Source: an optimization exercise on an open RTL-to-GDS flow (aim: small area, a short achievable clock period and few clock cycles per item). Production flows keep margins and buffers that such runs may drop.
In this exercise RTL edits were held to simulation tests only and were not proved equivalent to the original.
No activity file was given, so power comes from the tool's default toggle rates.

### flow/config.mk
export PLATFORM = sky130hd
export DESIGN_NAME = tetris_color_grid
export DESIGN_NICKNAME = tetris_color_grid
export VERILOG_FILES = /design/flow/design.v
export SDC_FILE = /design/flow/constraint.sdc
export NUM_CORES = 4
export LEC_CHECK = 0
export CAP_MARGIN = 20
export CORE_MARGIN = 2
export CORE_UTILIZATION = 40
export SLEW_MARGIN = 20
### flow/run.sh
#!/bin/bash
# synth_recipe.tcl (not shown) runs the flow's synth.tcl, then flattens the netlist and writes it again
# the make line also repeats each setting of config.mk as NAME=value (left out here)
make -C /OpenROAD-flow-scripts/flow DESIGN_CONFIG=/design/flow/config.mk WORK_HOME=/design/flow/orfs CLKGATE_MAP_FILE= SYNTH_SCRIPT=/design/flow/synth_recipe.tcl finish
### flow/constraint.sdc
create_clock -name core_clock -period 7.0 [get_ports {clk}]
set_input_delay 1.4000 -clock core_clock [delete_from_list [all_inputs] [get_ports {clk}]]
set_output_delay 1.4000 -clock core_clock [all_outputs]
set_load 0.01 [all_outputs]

==

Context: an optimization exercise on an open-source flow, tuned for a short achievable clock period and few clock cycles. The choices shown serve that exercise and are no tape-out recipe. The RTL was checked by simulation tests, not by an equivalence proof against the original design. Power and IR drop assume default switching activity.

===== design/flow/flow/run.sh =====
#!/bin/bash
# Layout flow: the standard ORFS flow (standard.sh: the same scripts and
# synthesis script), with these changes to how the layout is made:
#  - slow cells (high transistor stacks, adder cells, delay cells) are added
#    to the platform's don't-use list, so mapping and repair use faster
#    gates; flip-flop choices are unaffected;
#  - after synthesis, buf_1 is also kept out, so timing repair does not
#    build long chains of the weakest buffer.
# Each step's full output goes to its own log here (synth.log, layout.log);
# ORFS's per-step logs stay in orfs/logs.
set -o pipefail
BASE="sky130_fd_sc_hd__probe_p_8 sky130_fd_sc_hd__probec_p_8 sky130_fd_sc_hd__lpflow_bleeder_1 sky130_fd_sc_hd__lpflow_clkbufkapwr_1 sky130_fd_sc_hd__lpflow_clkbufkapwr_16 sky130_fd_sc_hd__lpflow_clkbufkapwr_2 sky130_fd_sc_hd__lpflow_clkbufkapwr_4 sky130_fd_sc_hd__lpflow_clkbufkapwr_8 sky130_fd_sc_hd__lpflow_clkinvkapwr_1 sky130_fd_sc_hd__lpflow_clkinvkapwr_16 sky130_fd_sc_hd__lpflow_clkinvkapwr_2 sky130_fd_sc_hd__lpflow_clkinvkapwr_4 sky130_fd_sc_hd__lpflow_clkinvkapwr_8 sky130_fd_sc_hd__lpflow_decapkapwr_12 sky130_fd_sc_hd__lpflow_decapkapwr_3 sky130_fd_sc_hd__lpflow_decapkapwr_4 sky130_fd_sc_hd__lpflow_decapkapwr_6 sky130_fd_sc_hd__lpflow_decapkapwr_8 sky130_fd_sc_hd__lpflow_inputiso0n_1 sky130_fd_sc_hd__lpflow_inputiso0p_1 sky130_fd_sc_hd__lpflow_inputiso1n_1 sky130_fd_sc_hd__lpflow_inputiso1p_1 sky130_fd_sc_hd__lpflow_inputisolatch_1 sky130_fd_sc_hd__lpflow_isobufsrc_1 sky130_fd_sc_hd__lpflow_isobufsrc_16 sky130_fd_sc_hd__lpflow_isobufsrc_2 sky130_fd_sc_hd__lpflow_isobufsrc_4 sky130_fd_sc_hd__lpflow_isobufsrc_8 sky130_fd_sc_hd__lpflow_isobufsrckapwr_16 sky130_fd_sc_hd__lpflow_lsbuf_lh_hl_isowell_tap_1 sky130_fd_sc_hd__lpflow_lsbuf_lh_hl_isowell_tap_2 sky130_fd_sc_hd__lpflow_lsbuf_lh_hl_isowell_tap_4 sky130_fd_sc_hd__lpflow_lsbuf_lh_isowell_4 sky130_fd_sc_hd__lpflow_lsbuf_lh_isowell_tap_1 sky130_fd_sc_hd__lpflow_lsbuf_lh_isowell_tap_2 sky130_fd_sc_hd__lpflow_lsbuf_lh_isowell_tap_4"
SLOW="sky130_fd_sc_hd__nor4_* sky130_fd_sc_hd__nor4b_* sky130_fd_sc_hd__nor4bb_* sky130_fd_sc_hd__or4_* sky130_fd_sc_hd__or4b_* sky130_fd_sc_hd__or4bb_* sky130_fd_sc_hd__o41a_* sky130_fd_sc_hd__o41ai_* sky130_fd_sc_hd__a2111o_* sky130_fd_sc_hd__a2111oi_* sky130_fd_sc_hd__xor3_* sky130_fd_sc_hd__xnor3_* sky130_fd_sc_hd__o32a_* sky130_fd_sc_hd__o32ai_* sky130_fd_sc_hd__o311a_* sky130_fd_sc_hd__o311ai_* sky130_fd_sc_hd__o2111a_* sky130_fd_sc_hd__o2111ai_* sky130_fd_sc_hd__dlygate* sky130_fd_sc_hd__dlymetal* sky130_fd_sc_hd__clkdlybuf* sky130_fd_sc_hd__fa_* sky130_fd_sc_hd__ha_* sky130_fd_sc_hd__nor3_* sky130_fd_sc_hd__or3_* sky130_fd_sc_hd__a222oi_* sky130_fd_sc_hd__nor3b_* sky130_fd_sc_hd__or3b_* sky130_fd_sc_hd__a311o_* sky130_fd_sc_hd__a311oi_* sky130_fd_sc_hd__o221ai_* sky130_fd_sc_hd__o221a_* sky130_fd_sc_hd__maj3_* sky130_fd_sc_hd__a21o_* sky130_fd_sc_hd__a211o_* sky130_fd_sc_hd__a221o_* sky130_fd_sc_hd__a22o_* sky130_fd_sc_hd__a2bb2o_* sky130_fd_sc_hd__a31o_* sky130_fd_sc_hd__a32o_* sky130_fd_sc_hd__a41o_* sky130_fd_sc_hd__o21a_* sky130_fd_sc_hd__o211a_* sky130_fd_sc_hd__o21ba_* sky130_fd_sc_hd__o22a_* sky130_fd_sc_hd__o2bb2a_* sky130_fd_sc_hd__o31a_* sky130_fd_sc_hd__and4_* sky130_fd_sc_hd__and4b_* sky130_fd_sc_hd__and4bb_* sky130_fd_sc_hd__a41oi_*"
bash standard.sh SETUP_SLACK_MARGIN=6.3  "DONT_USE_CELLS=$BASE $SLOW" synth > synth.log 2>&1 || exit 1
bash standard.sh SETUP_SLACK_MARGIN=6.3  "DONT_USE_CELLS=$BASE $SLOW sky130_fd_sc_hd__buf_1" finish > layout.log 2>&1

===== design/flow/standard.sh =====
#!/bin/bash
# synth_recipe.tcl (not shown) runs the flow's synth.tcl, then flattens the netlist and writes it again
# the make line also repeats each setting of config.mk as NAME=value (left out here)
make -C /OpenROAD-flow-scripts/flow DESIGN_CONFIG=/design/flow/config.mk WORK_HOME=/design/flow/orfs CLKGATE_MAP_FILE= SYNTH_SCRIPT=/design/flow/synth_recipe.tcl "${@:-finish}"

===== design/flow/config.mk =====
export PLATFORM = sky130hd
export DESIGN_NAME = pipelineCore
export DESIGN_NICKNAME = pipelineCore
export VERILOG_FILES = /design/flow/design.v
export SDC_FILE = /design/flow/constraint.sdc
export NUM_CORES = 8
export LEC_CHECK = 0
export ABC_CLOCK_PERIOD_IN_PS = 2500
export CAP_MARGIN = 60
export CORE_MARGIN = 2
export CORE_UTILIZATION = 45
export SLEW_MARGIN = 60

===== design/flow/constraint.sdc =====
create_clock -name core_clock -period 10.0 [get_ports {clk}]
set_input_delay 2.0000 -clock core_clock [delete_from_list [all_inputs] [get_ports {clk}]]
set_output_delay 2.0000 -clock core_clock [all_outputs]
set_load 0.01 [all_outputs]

==

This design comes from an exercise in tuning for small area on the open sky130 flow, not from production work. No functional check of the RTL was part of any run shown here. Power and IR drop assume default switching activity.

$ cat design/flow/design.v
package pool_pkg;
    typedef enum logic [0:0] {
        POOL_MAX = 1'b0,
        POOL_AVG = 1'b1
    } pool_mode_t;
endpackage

» PROBLEM DETAILS:
Report only how many lines in the entries above contain the string "simulation".

» RESPONSE AREA:
2